• _Provided records_:
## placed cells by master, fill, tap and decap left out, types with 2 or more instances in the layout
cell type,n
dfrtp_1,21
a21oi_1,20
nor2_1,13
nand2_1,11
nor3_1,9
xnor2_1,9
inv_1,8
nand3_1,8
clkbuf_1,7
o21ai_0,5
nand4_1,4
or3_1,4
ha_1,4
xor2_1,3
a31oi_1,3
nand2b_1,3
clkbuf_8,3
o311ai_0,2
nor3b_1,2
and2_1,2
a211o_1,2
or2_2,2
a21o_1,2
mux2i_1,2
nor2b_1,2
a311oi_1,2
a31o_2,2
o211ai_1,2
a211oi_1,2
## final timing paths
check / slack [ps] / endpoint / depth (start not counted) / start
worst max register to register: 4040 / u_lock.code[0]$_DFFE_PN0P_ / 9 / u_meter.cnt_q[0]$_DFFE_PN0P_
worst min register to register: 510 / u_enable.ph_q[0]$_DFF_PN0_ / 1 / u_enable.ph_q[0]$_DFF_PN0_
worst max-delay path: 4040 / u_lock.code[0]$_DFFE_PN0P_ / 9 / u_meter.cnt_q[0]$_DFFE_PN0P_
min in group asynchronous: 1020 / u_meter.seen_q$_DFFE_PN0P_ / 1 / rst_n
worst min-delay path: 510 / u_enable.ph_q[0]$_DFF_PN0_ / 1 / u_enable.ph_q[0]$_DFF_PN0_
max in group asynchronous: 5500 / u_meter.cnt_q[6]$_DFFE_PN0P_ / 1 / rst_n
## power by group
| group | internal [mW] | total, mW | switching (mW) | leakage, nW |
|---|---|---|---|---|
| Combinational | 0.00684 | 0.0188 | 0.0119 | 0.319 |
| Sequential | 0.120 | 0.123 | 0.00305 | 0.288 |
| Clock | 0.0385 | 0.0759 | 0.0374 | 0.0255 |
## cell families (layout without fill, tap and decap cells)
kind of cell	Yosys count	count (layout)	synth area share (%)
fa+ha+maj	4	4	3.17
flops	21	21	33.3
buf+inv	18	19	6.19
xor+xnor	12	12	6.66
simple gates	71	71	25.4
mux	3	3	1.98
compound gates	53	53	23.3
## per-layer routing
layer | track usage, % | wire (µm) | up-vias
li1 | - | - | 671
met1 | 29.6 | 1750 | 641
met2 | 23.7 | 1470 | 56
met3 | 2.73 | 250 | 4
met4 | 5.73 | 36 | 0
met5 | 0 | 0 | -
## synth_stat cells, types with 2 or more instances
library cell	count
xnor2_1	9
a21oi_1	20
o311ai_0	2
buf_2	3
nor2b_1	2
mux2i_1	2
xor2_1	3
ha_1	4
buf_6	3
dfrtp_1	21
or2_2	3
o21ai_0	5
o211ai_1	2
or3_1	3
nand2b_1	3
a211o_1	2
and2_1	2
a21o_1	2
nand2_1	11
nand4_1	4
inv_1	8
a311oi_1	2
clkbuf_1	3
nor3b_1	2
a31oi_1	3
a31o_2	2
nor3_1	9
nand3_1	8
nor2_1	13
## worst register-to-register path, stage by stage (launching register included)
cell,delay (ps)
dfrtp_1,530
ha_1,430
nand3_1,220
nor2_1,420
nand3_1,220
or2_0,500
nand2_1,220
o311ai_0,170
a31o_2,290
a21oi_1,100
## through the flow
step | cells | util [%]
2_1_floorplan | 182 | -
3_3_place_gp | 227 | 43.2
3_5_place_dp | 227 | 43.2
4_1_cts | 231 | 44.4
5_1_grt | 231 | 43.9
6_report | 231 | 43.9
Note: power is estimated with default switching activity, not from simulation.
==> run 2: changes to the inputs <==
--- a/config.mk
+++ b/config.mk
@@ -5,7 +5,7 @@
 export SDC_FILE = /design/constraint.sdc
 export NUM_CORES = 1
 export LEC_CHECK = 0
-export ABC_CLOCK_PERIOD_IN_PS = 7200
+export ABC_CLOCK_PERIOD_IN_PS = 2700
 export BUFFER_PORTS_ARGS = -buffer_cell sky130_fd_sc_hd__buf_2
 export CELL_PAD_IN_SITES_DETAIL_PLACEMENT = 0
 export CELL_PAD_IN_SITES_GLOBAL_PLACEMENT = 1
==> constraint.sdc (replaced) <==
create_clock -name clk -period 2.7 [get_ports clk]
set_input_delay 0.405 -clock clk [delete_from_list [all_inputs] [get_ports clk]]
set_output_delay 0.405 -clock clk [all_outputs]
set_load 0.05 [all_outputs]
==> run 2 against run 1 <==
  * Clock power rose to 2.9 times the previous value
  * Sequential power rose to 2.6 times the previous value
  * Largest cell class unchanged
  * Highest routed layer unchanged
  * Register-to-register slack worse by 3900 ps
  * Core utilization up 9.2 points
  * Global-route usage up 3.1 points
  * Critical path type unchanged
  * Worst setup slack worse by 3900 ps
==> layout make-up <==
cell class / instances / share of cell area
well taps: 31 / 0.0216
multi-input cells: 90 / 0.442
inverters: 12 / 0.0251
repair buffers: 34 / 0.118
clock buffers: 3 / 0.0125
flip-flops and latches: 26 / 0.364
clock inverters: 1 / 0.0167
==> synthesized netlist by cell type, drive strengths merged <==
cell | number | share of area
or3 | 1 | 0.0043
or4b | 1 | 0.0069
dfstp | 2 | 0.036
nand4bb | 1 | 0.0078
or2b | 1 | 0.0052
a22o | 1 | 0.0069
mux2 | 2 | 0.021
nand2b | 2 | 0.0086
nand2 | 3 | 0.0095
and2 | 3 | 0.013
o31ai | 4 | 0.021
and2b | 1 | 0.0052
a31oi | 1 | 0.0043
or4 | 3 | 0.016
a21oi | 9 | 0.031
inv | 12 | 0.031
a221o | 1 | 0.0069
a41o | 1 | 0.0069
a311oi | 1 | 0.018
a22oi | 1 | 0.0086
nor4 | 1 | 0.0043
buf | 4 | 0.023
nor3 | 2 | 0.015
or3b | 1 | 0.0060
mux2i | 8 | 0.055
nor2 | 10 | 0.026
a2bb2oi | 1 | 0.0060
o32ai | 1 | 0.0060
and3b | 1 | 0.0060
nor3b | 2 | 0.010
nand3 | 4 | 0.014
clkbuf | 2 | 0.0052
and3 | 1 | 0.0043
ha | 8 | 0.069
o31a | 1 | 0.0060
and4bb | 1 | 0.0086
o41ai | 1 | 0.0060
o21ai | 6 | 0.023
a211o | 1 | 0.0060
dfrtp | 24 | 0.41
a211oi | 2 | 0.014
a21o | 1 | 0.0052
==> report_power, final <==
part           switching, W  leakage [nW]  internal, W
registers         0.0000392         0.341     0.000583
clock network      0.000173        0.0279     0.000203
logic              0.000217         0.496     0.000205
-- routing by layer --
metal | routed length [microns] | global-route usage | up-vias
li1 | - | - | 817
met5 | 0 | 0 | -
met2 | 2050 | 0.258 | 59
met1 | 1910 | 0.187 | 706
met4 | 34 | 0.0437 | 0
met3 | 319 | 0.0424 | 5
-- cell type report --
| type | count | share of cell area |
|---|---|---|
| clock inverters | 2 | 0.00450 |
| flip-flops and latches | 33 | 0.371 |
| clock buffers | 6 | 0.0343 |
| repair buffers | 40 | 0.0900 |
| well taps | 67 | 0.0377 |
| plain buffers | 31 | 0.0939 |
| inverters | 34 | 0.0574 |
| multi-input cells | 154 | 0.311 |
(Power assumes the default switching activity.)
$ cat config.mk
export PLATFORM = sky130hd
export DESIGN_NAME = peer_setup_parser
export DESIGN_NICKNAME = d
export VERILOG_FILES = /design/src/rtl/psp_pkg.sv /design/src/rtl/psp_datapath.sv /design/src/rtl/psp_control.sv /design/src/rtl/peer_setup_parser.sv
export SDC_FILE = /design/constraint.sdc
export NUM_CORES = 1
export LEC_CHECK = 0
export BUFFER_PORTS_ARGS = -buffer_cell sky130_fd_sc_hd__buf_2
export CORE_MARGIN = 2
export CORE_UTILIZATION = 45
export CTS_CLUSTER_DIAMETER = 120
export DETAILED_ROUTE_END_ITERATION = 16
export GPL_TIMING_DRIVEN = 0
export SETUP_SLACK_MARGIN = 0.4
export SKIP_LAST_GASP = 1
export SLEW_MARGIN = 5
export SYNTH_ARGS = -nofsm -noshare
export SYNTH_HDL_FRONTEND = slang
export SYNTH_SLANG_ARGS = --single-unit
$ cat constraint.sdc
create_clock -name clk -period 3.27 [get_ports clk]
set_input_delay 0.1635 -clock clk [delete_from_list [all_inputs] [get_ports clk]]
set_output_delay 0.1635 -clock clk [all_outputs]
set_load 0.005 [all_outputs]
$ cat src/rtl/psp_pkg.sv
package psp_pkg;
  localparam int ID_W  = 16;
  localparam int NODE_W = 17;
  localparam int VEC_W = 8;
  localparam longint MAX_ID = 65535;

  typedef enum logic [3:0] {
    ERR_NONE       = 4'd0,
    ERR_VERSION    = 4'd1,
    ERR_ID         = 4'd2,
    ERR_RANGE      = 4'd3,
    ERR_SHM        = 4'd4,
    ERR_VEC_FULL   = 4'd5,
    ERR_DISCONNECT = 4'd6,
    ERR_CAPACITY   = 4'd7
  } errCode_e;

  typedef enum logic [1:0] {
    PH_VERSION,
    PH_ID,
    PH_PEERS,
    PH_RUN
  } phase_e;

  typedef struct packed {
    logic consume;
    logic setLocal;
    logic bumpVec;
    logic clearVec;
  } strobe_t;
endpackage

$ cat src/rtl/psp_datapath.sv
module psp_datapath #(
  parameter int NUM_PEERS   = 8,
  parameter int NUM_VECTORS = 3,
  localparam int CNT_W = $clog2(NUM_VECTORS + 1)
) (
  input  logic                         clk,
  input  logic                         rstN,
  input  logic                         inValid,
  output logic                         inReady,
  input  logic [7:0]                   inData,
  input  logic                         inHandle,
  input  psp_pkg::strobe_t             strobe,
  output logic                         msgPending,
  output logic [63:0]                  msgVal,
  output logic                         msgHandle,
  output logic [CNT_W-1:0]             peerCnt,
  output logic [psp_pkg::NODE_W-1:0]   nodeCount,
  output logic [psp_pkg::ID_W-1:0]     localId,
  input  logic [psp_pkg::ID_W-1:0]     bellPeer,
  input  logic [psp_pkg::VEC_W-1:0]    bellVec,
  output logic                         bellOk
);
  import psp_pkg::*;

  logic [2:0] byteCnt;
  logic       accept;
  logic [NUM_PEERS*CNT_W-1:0] cntFlat;
  logic [CNT_W-1:0] bellCnt;
  logic [ID_W-1:0]  msgPeer;

  assign inReady = !msgPending;
  assign accept  = inValid && inReady;
  assign msgPeer = msgVal[ID_W-1:0];

  // byte assembly: newest byte enters at the top, so the first byte ends at [7:0]
  always_ff @(posedge clk or negedge rstN) begin
    if (!rstN) begin
      byteCnt    <= '0;
      msgVal     <= '0;
      msgHandle  <= 1'b0;
      msgPending <= 1'b0;
    end else begin
      if (accept) begin
        msgVal  <= {inData, msgVal[63:8]};
        byteCnt <= byteCnt + 3'd1;
        if (byteCnt == 3'd7) begin
          msgPending <= 1'b1;
          msgHandle  <= inHandle;
        end
      end else if (strobe.consume) begin
        msgPending <= 1'b0;
      end
    end
  end

  // per-peer vector counters
  for (genvar g = 0; g < NUM_PEERS; g++) begin : gPeer
    logic [CNT_W-1:0] cntR;
    logic hit;
    assign hit = (msgPeer == ID_W'(g));
    always_ff @(posedge clk or negedge rstN) begin
      if (!rstN)                       cntR <= '0;
      else if (hit && strobe.clearVec) cntR <= '0;
      else if (hit && strobe.bumpVec)  cntR <= cntR + CNT_W'(1);
    end
    assign cntFlat[g*CNT_W +: CNT_W] = cntR;
  end

  always_comb begin
    peerCnt = '0;
    bellCnt = '0;
    for (int i = 0; i < NUM_PEERS; i++) begin
      if (msgPeer == ID_W'(i))  peerCnt = cntFlat[i*CNT_W +: CNT_W];
      if (bellPeer == ID_W'(i)) bellCnt = cntFlat[i*CNT_W +: CNT_W];
    end
  end

  always_ff @(posedge clk or negedge rstN) begin
    if (!rstN) begin
      nodeCount <= '0;
      localId   <= '0;
    end else begin
      if (strobe.setLocal) localId <= msgPeer;
      if (strobe.bumpVec && ({1'b0, msgPeer} >= nodeCount))
        nodeCount <= {1'b0, msgPeer} + NODE_W'(1);
    end
  end

  assign bellOk = ({1'b0, bellPeer} < nodeCount) && (32'(bellVec) < 32'(bellCnt));
endmodule

$ cat src/rtl/psp_control.sv
module psp_control #(
  parameter int     NUM_PEERS   = 8,
  parameter int     NUM_VECTORS = 3,
  parameter longint PROTO_VER   = 0,
  localparam int CNT_W = $clog2(NUM_VECTORS + 1)
) (
  input  logic                       clk,
  input  logic                       rstN,
  input  logic                       msgPending,
  input  logic [63:0]                msgVal,
  input  logic                       msgHandle,
  input  logic [CNT_W-1:0]           peerCnt,
  input  logic [psp_pkg::NODE_W-1:0] nodeCount,
  input  logic [psp_pkg::ID_W-1:0]   localId,
  output psp_pkg::strobe_t           strobe,
  output logic                       setupDone,
  output logic                       errPulse,
  output logic [3:0]                 errCode
);
  import psp_pkg::*;

  phase_e   phase, phaseNext;
  errCode_e failCode;
  logic     fail, shmGo;
  logic signed [63:0] sv;
  logic [ID_W-1:0] peer;
  logic isVersion, inIdRange, outRange, isShm, beyondTable, vecFull, badDisc;

  assign sv          = $signed(msgVal);
  assign peer        = msgVal[ID_W-1:0];
  assign isVersion   = (msgVal == 64'(PROTO_VER));
  assign inIdRange   = (sv >= 64'sd0) && (sv <= 64'(MAX_ID));
  assign outRange    = (sv < -64'sd1) || (sv > 64'(MAX_ID));
  assign isShm       = (sv == -64'sd1);
  assign beyondTable = (32'(peer) >= 32'(NUM_PEERS));
  assign vecFull     = (32'(peerCnt) >= 32'(NUM_VECTORS));
  assign badDisc     = (peer == localId) || ({1'b0, peer} >= nodeCount);

  always_comb begin
    strobe    = '0;
    fail      = 1'b0;
    failCode  = ERR_NONE;
    shmGo     = 1'b0;
    phaseNext = phase;
    if (msgPending) begin
      strobe.consume = 1'b1;
      unique case (phase)
        PH_VERSION: begin
          if (isVersion && !msgHandle) phaseNext = PH_ID;
          else begin fail = 1'b1; failCode = ERR_VERSION; end
        end
        PH_ID: begin
          if (inIdRange && !msgHandle) begin
            strobe.setLocal = 1'b1;
            phaseNext = PH_PEERS;
          end else begin fail = 1'b1; failCode = ERR_ID; end
        end
        default: begin
          if (outRange) begin
            fail = 1'b1; failCode = ERR_RANGE;
          end else if (isShm) begin
            if (!msgHandle || phase == PH_RUN) begin fail = 1'b1; failCode = ERR_SHM; end
            else shmGo = 1'b1;
          end else if (beyondTable) begin
            fail = 1'b1; failCode = ERR_CAPACITY;
          end else if (msgHandle) begin
            if (vecFull) begin fail = 1'b1; failCode = ERR_VEC_FULL; end
            else strobe.bumpVec = 1'b1;
          end else begin
            if (badDisc) begin fail = 1'b1; failCode = ERR_DISCONNECT; end
            else strobe.clearVec = 1'b1;
          end
          if (shmGo) phaseNext = PH_RUN;
        end
      endcase
    end
  end

  always_ff @(posedge clk or negedge rstN) begin
    if (!rstN) begin
      phase    <= PH_VERSION;
      errPulse <= 1'b0;
      errCode  <= '0;
    end else begin
      phase    <= phaseNext;
      errPulse <= fail;
      errCode  <= fail ? failCode : ERR_NONE;
    end
  end

  assign setupDone = (phase == PH_RUN);
endmodule
File: src/rtl/amseq_cfg_reg.sv
module amseq_cfg_reg
    import amseq_pkg::*;
(
    input  logic             clk,
    input  logic             rst_n,
    input  logic             wr_en,
    input  logic [REG_W-1:0] wr_data,
    input  logic             sync_mode,
    output logic [REG_W-1:0] reg_out,
    output timing_t          eff
);
    timing_t reg_d, reg_q;

    always_comb begin
        reg_d = reg_q;
        if (wr_en) reg_d = timing_t'(wr_data);
    end

    always_ff @(posedge clk or negedge rst_n) begin
        if (!rst_n) reg_q <= '1;
        else        reg_q <= reg_d;
    end

    // Effective phase counts (length minus one); reserved zeros become one.
    always_comb begin
        eff = reg_q;
        if (reg_q.hld == '0) eff.hld = HLD_W'(1);
        if (reg_q.dat == '0) eff.dat = DAT_W'(1);
        if (sync_mode) begin
            eff.set = '0;
            eff.hld = HLD_W'(1);
            eff.dat = DAT_W'(1);
        end
    end

    assign reg_out = reg_q;
endmodule
===== src/rtl/timer_pkg.sv =====
package timer_pkg;

    typedef enum logic [1:0] {
        RATE_DIV64  = 2'b00,
        RATE_DIV32  = 2'b01,
        RATE_DIV2   = 2'b10,
        RATE_WATCH4 = 2'b11
    } rate_sel_e;

    typedef enum logic [1:0] {
        CLR_NONE = 2'b00,
        CLR_FALL = 2'b01,
        CLR_RISE = 2'b10,
        CLR_BOTH = 2'b11
    } clr_mode_e;

    typedef enum logic [1:0] {
        FLG_IDLE    = 2'b00,
        FLG_PENDING = 2'b01,
        FLG_ARMED   = 2'b10
    } flag_state_e;

    localparam int BIT_FLAG_HI = 7;
    localparam int BIT_FLAG_LO = 6;
    localparam int BIT_OVF_IE  = 5;
    localparam int BIT_EDGE    = 4;

endpackage
$ cat src/rtl/alu_addsub.sv
module alu_addsub #(
  parameter int W = 32
) (
  input  logic [W-1:0] a,
  input  logic [W-1:0] b,
  input  logic         do_sub,
  output logic [W-1:0] sum,
  output logic         carry_out,
  output logic         ovf
);
  logic [W-1:0] b_eff;
  logic [W:0]   wide;

  assign b_eff = do_sub ? ~b : b;
  assign wide  = {1'b0, a} + {1'b0, b_eff} + {{W{1'b0}}, do_sub};
  assign sum       = wide[W-1:0];
  assign carry_out = wide[W];
  // like-signed inputs whose sum flips sign
  assign ovf = (a[W-1] == b_eff[W-1]) && (wide[W-1] != a[W-1]);
endmodule

$ cat src/rtl/alu_logic.sv
module alu_logic #(
  parameter int W = 32
) (
  input  logic [W-1:0]              a,
  input  logic [W-1:0]              b,
  input  alu_core_pkg::logic_sel_e  sel,
  output logic [W-1:0]              y
);
  import alu_core_pkg::*;

  always_comb begin
    unique case (sel)
      LG_AND:  y = a & b;
      LG_OR:   y = a | b;
      LG_XOR:  y = a ^ b;
      default: y = ~(a | b);
    endcase
  end
endmodule

$ cat src/rtl/alu_compare.sv
module alu_compare (
  input  logic a_msb,
  input  logic b_msb,
  input  logic diff_msb,
  input  logic carry_out,
  output logic lt_signed,
  output logic lt_unsigned
);
  // differing signs: A is lower exactly when A is negative,
  // otherwise the difference cannot overflow and its sign decides
  assign lt_signed   = (a_msb ^ b_msb) ? a_msb : diff_msb;
  // A - B computed as A + ~B + 1: no carry out means a borrow
  assign lt_unsigned = ~carry_out;
endmodule

$ cat src/rtl/alu_core.sv
module alu_core #(
  parameter int W = 32
) (
  input  logic [W-1:0]                 opnd_a,
  input  logic [W-1:0]                 opnd_b,
  input  logic [alu_core_pkg::OP_W-1:0] op_sel,
  output logic [W-1:0]                 result,
  output logic                         zero_flag,
  output logic                         ovf_flag
);
  import alu_core_pkg::*;

  localparam int UPPER_W = W - 1;

  logic [W-1:0] arith_sum;
  logic         arith_carry;
  logic         arith_ovf;
  logic         arith_sub;
  logic [W-1:0] logic_y;
  logic_sel_e   logic_sel;
  logic         lt_s;
  logic         lt_u;
  logic         is_arith;

  assign arith_sub = (op_sel == OP_SUB) || (op_sel == OP_SLT) || (op_sel == OP_SLTU);
  assign is_arith  = (op_sel == OP_ADD) || (op_sel == OP_SUB);

  always_comb begin
    unique case (op_sel)
      OP_OR:   logic_sel = LG_OR;
      OP_XOR:  logic_sel = LG_XOR;
      OP_NOR:  logic_sel = LG_NOR;
      default: logic_sel = LG_AND;
    endcase
  end

  alu_addsub #(.W(W)) u_addsub (
    .a        (opnd_a),
    .b        (opnd_b),
    .do_sub   (arith_sub),
    .sum      (arith_sum),
    .carry_out(arith_carry),
    .ovf      (arith_ovf)
  );

  alu_logic #(.W(W)) u_logic (
    .a  (opnd_a),
    .b  (opnd_b),
    .sel(logic_sel),
    .y  (logic_y)
  );

  alu_compare u_compare (
    .a_msb      (opnd_a[W-1]),
    .b_msb      (opnd_b[W-1]),
    .diff_msb   (arith_sum[W-1]),
    .carry_out  (arith_carry),
    .lt_signed  (lt_s),
    .lt_unsigned(lt_u)
  );

  always_comb begin
    unique case (op_sel)
      OP_ADD, OP_SUB:                  result = arith_sum;
      OP_AND, OP_OR, OP_XOR, OP_NOR:   result = logic_y;
      OP_SLT:                          result = {{UPPER_W{1'b0}}, lt_s};
      OP_SLTU:                         result = {{UPPER_W{1'b0}}, lt_u};
      default:                         result = '0;
    endcase
  end

  assign zero_flag = ~|result;
  assign ovf_flag  = is_arith & arith_ovf;
endmodule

• _What is being asked_: Wherever "decap" appears in the listing, report the line it is on.

• _Response to this exercise_:
## placed cells by master, fill, tap and decap left out, types with 2 or more instances in the layout
## cell families (layout without fill, tap and decap cells)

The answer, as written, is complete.